BE concentration also has been found to be elevated in cases of acute psychotic symptoms and decreased in those of chronic schizophrenia [26]; in addition, intracerebral administration of BE caused rigid immobility in rats, which is regarded as an analog of catatonia in humans [27]. A study of neuropeptide concentration in drug-naïve patients with schizophrenia found them to have increased levels of BE in comparison with controls [28]. The authors reported a tendency for patients to demonstrate lower BE levels, with greater improvement in positive symptoms and poorer in negative ones; however, the pharmacologically-treated sample was very small (nine individuals) and was evaluated after only a 4-week course of treatment. Panza et al. [29] noted that 15 drug-naïve patients with schizophrenia demonstrated similar BE concentrations to controls before a 2-week course of haloperidol administration, but these levels were significantly elevated after 2 and 15 days of treatment.

It has also been found that elevated BE levels decreased among inpatients with predominantly negative symptoms and increased in those with severe positive symptoms. After effective pharmacological treatment, both groups of patients demonstrated “normalized” BE levels, similar to those in healthy controls. The increase in BE concentration after treatment might be related to reduction of dopamine inhibitory tone on endogenous opioids and resolution of positive symptoms [11]. It is thought that second-generation antipsychotics might ameliorate negative symptoms via the relatively potent antagonism of 5HT2A serotonin receptors and the weaker blockade of D2 dopamine receptors in the frontal cortex [30]. In the current study, our participants displayed relatively better control of negative symptoms than in previous studies, possibly because they were receiving treatment based on second-generation antipsychotics or combined therapy with a first-generation neuroleptic; however, individuals with a higher BE concentration were more likely to demonstrate negative symptomatology, measured using the composite index.

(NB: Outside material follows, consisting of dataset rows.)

### src/rtl/fccc_seq_pkg.sv
// Shared state encoding and default constants for the CCC lock-qualified
// reset/clock-enable sequencer.
package fccc_seq_pkg;

   typedef enum logic [2:0] {
      ST_IDLE    = 3'd0,
      ST_QUALIFY = 3'd1,
      ST_RELEASE = 3'd2,
      ST_RUN     = 3'd3,
      ST_LOST    = 3'd4
   } seq_state_e;

   localparam int unsigned DEF_NUM_CH        = 4;
   localparam int unsigned DEF_DIV_W         = 8;
   localparam int unsigned DEF_LOCK_DEBOUNCE = 16;
   localparam int unsigned DEF_STAGGER       = 4;

   localparam logic [7:0]  LOST_CNT_MAX      = 8'hFF;

   function automatic logic [7:0] sat_inc8(input logic [7:0] v);
      return (v == LOST_CNT_MAX) ? v : v + 8'd1;
   endfunction

endpackage

### src/rtl/fccc_ce_div.sv
// One channel of the clock-enable divider: counter held at 0 in reset,
// counts 0..ratio and wraps, with a registered CE pulse on each wrap.
module fccc_ce_div
   import fccc_seq_pkg::*;
#(
   parameter int unsigned DIV_W = DEF_DIV_W
) (
   input  logic             clk,
   input  logic             reset,
   input  logic             rst_cur,
   input  logic             rst_nxt,
   input  logic [DIV_W-1:0] ratio_in,
   output logic             ce_out
);

   logic [DIV_W-1:0] cnt_q, cnt_d;
   logic [DIV_W-1:0] ratio_q, ratio_d;
   logic             ce_q, ce_d;
   logic             wrap;

   // rst_nxt lets CE drop on the same edge the channel re-enters reset
   always_comb begin
      wrap    = (cnt_q == ratio_q);
      cnt_d   = cnt_q + DIV_W'(1);
      ratio_d = ratio_q;
      ce_d    = 1'b0;
      if (rst_cur || rst_nxt) begin
         cnt_d = '0;
         if (rst_cur) begin
            ratio_d = ratio_in;
         end
      end else if (wrap) begin
         cnt_d   = '0;
         ratio_d = ratio_in;
         ce_d    = 1'b1;
      end
   end

   always_ff @(posedge clk) begin
      if (reset) begin
         cnt_q   <= '0;
         ratio_q <= '0;
         ce_q    <= 1'b0;
      end else begin
         cnt_q   <= cnt_d;
         ratio_q <= ratio_d;
         ce_q    <= ce_d;
      end
   end

   assign ce_out = ce_q;

endmodule

### src/rtl/fccc_rst_seq.sv
// Lock-qualified staggered reset release with per-channel CE dividers.
// Optional FCCC_LOCK_LOSS_CNT_EN builds the saturating lock-loss counter.
//
//   state   | meaning
//   IDLE    | all channels in reset, waiting for synchronized lock
//   QUALIFY | debouncing lock high for LOCK_DEBOUNCE cycles
//   RELEASE | deasserting channel resets one by one, STAGGER apart
//   RUN     | all channels running, READY high
//   LOST    | lock dropped; resets reasserted, return to IDLE next edge
module fccc_rst_seq
   import fccc_seq_pkg::*;
#(
   parameter int unsigned NUM_CH        = DEF_NUM_CH,
   parameter int unsigned DIV_W         = DEF_DIV_W,
   parameter int unsigned LOCK_DEBOUNCE = DEF_LOCK_DEBOUNCE,
   parameter int unsigned STAGGER       = DEF_STAGGER
) (
   input  logic                    CLK,
   input  logic                    RESET,
   input  logic                    LOCK,
   input  logic [NUM_CH*DIV_W-1:0] DIV_RATIO,
   output logic [NUM_CH-1:0]       CE_OUT,
   output logic [NUM_CH-1:0]       RST_OUT,
   output logic                    READY,
   output logic [7:0]              LOCK_LOST_CNT
);

   localparam int unsigned DEB_W = (LOCK_DEBOUNCE > 1) ? $clog2(LOCK_DEBOUNCE) : 1;
   localparam int unsigned STG_W = (STAGGER > 1) ? $clog2(STAGGER) : 1;
   localparam int unsigned IDX_W = $clog2(NUM_CH + 1);

   logic              lock_meta_q;
   logic              lock_s_q;
   seq_state_e        state_q, state_d;
   logic [DEB_W-1:0]  deb_q, deb_d;
   logic [STG_W-1:0]  stg_q, stg_d;
   logic [IDX_W-1:0]  idx_q, idx_d;
   logic [NUM_CH-1:0] rst_q, rst_d;
   logic              ready_q, ready_d;

   always_comb begin
      state_d = state_q;
      deb_d   = deb_q;
      stg_d   = stg_q;
      idx_d   = idx_q;
      rst_d   = rst_q;
      ready_d = ready_q;
      unique case (state_q)
         ST_IDLE: begin
            rst_d   = '1;
            ready_d = 1'b0;
            deb_d   = '0;
            if (lock_s_q) begin
               state_d = ST_QUALIFY;
            end
         end
         ST_QUALIFY: begin
            if (!lock_s_q) begin
               state_d = ST_IDLE;
               deb_d   = '0;
            end else if (deb_q == DEB_W'(LOCK_DEBOUNCE - 1)) begin
               state_d  = ST_RELEASE;
               rst_d[0] = 1'b0;
               stg_d    = STG_W'(STAGGER - 1);
               idx_d    = IDX_W'(1);
            end else begin
               deb_d = deb_q + DEB_W'(1);
            end
         end
         ST_RELEASE: begin
            if (!lock_s_q) begin
               state_d = ST_LOST;
               rst_d   = '1;
               ready_d = 1'b0;
            end else if (idx_q == IDX_W'(NUM_CH)) begin
               state_d = ST_RUN;
               ready_d = 1'b1;
            end else if (stg_q == '0) begin
               // idx_q names the next channel still held in reset
               for (int k = 0; k < NUM_CH; k++) begin
                  if (idx_q == IDX_W'(k)) begin
                     rst_d[k] = 1'b0;
                  end
               end
               idx_d = idx_q + IDX_W'(1);
               stg_d = STG_W'(STAGGER - 1);
            end else begin
               stg_d = stg_q - STG_W'(1);
            end
         end
         ST_RUN: begin
            if (!lock_s_q) begin
               state_d = ST_LOST;
               rst_d   = '1;
               ready_d = 1'b0;
            end
         end
         ST_LOST: begin
            state_d = ST_IDLE;
            rst_d   = '1;
            ready_d = 1'b0;
         end
         default: begin
            state_d = ST_IDLE;
            rst_d   = '1;
            ready_d = 1'b0;
         end
      endcase
   end

   always_ff @(posedge CLK) begin
      if (RESET) begin
         lock_meta_q <= 1'b0;
         lock_s_q    <= 1'b0;
         state_q     <= ST_IDLE;
         deb_q       <= '0;
         stg_q       <= '0;
         idx_q       <= '0;
         rst_q       <= '1;
         ready_q     <= 1'b0;
      end else begin
         lock_meta_q <= LOCK;
         lock_s_q    <= lock_meta_q;
         state_q     <= state_d;
         deb_q       <= deb_d;
         stg_q       <= stg_d;
         idx_q       <= idx_d;
         rst_q       <= rst_d;
         ready_q     <= ready_d;
      end
   end

   for (genvar k = 0; k < NUM_CH; k++) begin : g_ch
      fccc_ce_div #(
         .DIV_W (DIV_W)
      ) u_div (
         .clk      (CLK),
         .reset    (RESET),
         .rst_cur  (rst_q[k]),
         .rst_nxt  (rst_d[k]),
         .ratio_in (DIV_RATIO[k*DIV_W +: DIV_W]),
         .ce_out   (CE_OUT[k])
      );
   end

`ifdef FCCC_LOCK_LOSS_CNT_EN
   logic [7:0] lost_cnt_q, lost_cnt_d;

   always_comb begin
      lost_cnt_d = lost_cnt_q;
      if ((state_d == ST_LOST) && (state_q != ST_LOST)) begin
         lost_cnt_d = sat_inc8(lost_cnt_q);
      end
   end

   always_ff @(posedge CLK) begin
      if (RESET) begin
         lost_cnt_q <= '0;
      end else begin
         lost_cnt_q <= lost_cnt_d;
      end
   end

   assign LOCK_LOST_CNT = lost_cnt_q;
`else
   assign LOCK_LOST_CNT = 8'd0;
`endif

   assign RST_OUT = rst_q;
   assign READY   = ready_q;

endmodule

### config.mk
export PLATFORM = sky130hd
export DESIGN_NAME = fccc_rst_seq
export DESIGN_NICKNAME = d
export VERILOG_FILES = /design/src/rtl/fccc_seq_pkg.sv /design/src/rtl/fccc_ce_div.sv /design/src/rtl/fccc_rst_seq.sv
export SDC_FILE = /design/constraint.sdc
export NUM_CORES = 1
export LEC_CHECK = 0
export ABC_AREA = 1
export CORE_AREA = 4 4 113 94
export DETAILED_ROUTE_END_ITERATION = 16
export DIE_AREA = 0 0 117 98
export PLACE_DENSITY = 0.74
export SLEW_MARGIN = 10
export SYNTH_ARGS = -nofsm -noshare
export SYNTH_HDL_FRONTEND = slang
export SYNTH_SLANG_ARGS = --single-unit
### constraint.sdc
create_clock -name CLK -period 1.5 [get_ports CLK]
set_input_delay 0.3 -clock CLK [delete_from_list [all_inputs] [get_ports CLK]]
set_output_delay 0.3 -clock CLK [all_outputs]
set_load 0.005 [all_outputs]
# Word level (Yosys, flattened, before mapping)
# Cells that the tools add are included.
classes:
  n_addsub: 7
  n_eq_ne: 26
  muxes: 54
  bitwise_logic: 1
  reduce_logical: 30
op_table:
  columns: ["op", "n"]
  rows:
  - ["8-bit two-way mux", 12]
  - ["3-bit two-way mux", 11]
  - ["8-bit by 1-bit adder with 8-bit output, second input constant", 4]
  - ["8-bit == test", 4]
  - ["4-bit two-way mux", 6]
  - ["2-bit != test, second input constant", 11]
  - ["1-bit two-way mux", 13]
  - ["3-bit by 2-bit == test with 1-bit output, second input constant", 4]
  - ["3-bit one-hot mux with 4 select lines", 1]
  - ["2-bit nonzero test", 6]
  - ["3-bit OR reduction", 4]
  - ["2-bit two-way mux", 5]
  - ["2-bit AND reduction", 5]
  - ["3-bit != test, second input constant", 3]
  - ["3-bit one-hot mux with 3 select lines", 1]
  - ["4-bit one-hot mux with 2 select lines", 1]
  - ["2-bit OR reduction", 4]
  - ["3-bit by 1-bit == test with 1-bit output, second input constant", 2]
  - ["3-bit logical NOT", 2]
  - ["1-bit one-hot mux with 3 select lines", 2]
  - ["3-bit one-hot mux with 2 select lines", 1]
  - ["6-bit AND reduction", 1]
  - ["5-bit AND reduction", 1]
  - ["4-bit by 1-bit adder with 4-bit output, second input constant", 1]
  - ["10 further kinds", 13]
word_totals:
  reg_bits: 87
  in_bits: 35
  output_inout_bits: 17
  wordCells: 138

# Longest topological paths before layout
depth:
  ltp_word: 9
  ltp_mapped: 10

# Modules after synthesis
# A second synthesis with hierarchy kept.
unflattened:
  cells_unflattened: 634
  area_unflattened_um2: 4476.8
by_module_without_submodules:
  columns: ["module", "instances", "cells_each", "area_per_inst_um2", "seq_area_each_um2"]
  rows:
  - ["fccc_ce_div", 4, 117, 840.8, 340.3]
  - ["fccc_rst_seq", 1, 166, 1113.6, 380.4]

# Least setup slack after synthesis
# No wires, ideal clock.
synth_timing:
  kind: "reg-to-reg"
  start: "reg deb_q[0]"
  end: "reg deb_q[3]"
  setup_time_ps: 73
  t_arrival_ps: 1243
  slack_ps: 185
  path_stages_with_launch: 8
  cell_sequence: "dfxtp_1 ha_1 nand3_1 o21ai_4 nand2_2 o21ai_2 nand2_2 nor3b_2"
synth_via:
  elab_chain_cells: 4
  word_cells_on_any_way: 7
  cone_classes: "add/sub: 1; eq/ne: 2; mux: 3; reduce/logical: 1"
synth_rtl:
  columns: ["item", "line", "text"]
  rows:
  - ["start: declaration", "fccc_rst_seq.sv:35", "logic [DEB_W-1:0] deb_q, deb_d;"]
  - ["start signal: assignment", "fccc_rst_seq.sv:116", "deb_q <= '0;"]
  - ["start signal: assignment", "fccc_rst_seq.sv:125", "deb_q <= deb_d;"]
  - ["4-bit by 1-bit adder with 4-bit output", "fccc_rst_seq.sv:67", "deb_d = deb_q + DEB_W'(1);"]
  - ["4-bit two-way mux", "fccc_rst_seq.sv:61", "end else if (deb_q == DEB_W'(LOCK_DEBOUNCE - 1)) begin"]
  - ["4-bit two-way mux", "fccc_rst_seq.sv:58", "if (!lock_s_q) begin"]
  - ["4-bit one-hot mux with 2 select lines", "fccc_rst_seq.sv:48", "unique case (state_q)"]
# Several ways; a longest one is shown, not always the timed one. The select of a mux whose other input is x is not followed.
# A chain may end at the register's enable or synchronous reset.

# Worst setup path in the final report
layout_timing:
  start: "reg state_q[1]"
  end: "reg g_ch[1].u_div.ratio_q[5]"
layout_via:
  elab_chain_cells: 5
  word_cells_on_any_way: 9
  cone_classes: "eq/ne: 4; mux: 2; reduce/logical: 3"
layout_rtl:
  columns: ["item", "line", "text"]
  rows:
  - ["start: declaration", "fccc_rst_seq.sv:34", "seq_state_e state_q, state_d;"]
  - ["start signal: assignment", "fccc_rst_seq.sv:124", "state_q <= state_d;"]
  - ["3-bit by 2-bit == test with 1-bit output or 3-bit by 1-bit == test with 1-bit output (tied branches)", "fccc_rst_seq.sv:48", null]
  - ["3-bit one-hot mux with 3 select lines *", "fccc_rst_seq.sv:48", null]
  - ["1-bit logical OR *", "fccc_ce_div.sv:27", "if (rst_cur || rst_nxt) begin"]
  - ["2-bit != test (no line) or 2-bit nonzero test (tied branches)", null, null]
  - ["2-bit AND reduction (no line)", null, null]
  - ["end signal: assignment", "fccc_ce_div.sv:46", "ratio_q <= ratio_d;"]
  - ["end: declaration", "fccc_ce_div.sv:17", "logic [DIV_W-1:0] ratio_q, ratio_d;"]
# Every way passes the cells marked *; elsewhere a longest branch is shown, timed or not.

BE concentration was only assessed in patients twice, in the early stages of the observation period: no data are available about the further dynamics of BE concentration changes. In addition, no analysis was performed of the relationship between BE level and specific pharmacological treatment. Furthermore, BE concentration in peripheral blood does not directly reflect central endogenous opioid levels; however, blood withdrawal is less invasive and more acceptable for patients than cerebrospinal fluid analysis. This was a particularly important point, assessment of biological material from our patients, who had acute schizophrenia symptoms, was required before treatment administration. However, the main limitation of our study is its small patient sample size, hence our results may only be interpreted as a “fishing expedition: rather than as a proposal for further research. Finally, the reasons for rehospitalization of patients in our study, such as uncontrolled treatment withdrawal or relapse during the natural course of disease despite regular treatment, were not analyzed.

Conclusions

An imbalance in the endogenous opioid system appears to be involved in modulation and persistence of negative symptoms. The presence of elevated levels of BE, and their further elevation during antipsychotic treatment, may further predispose patients to chronicity of disease and increase risk of significant exacerbation of symptoms.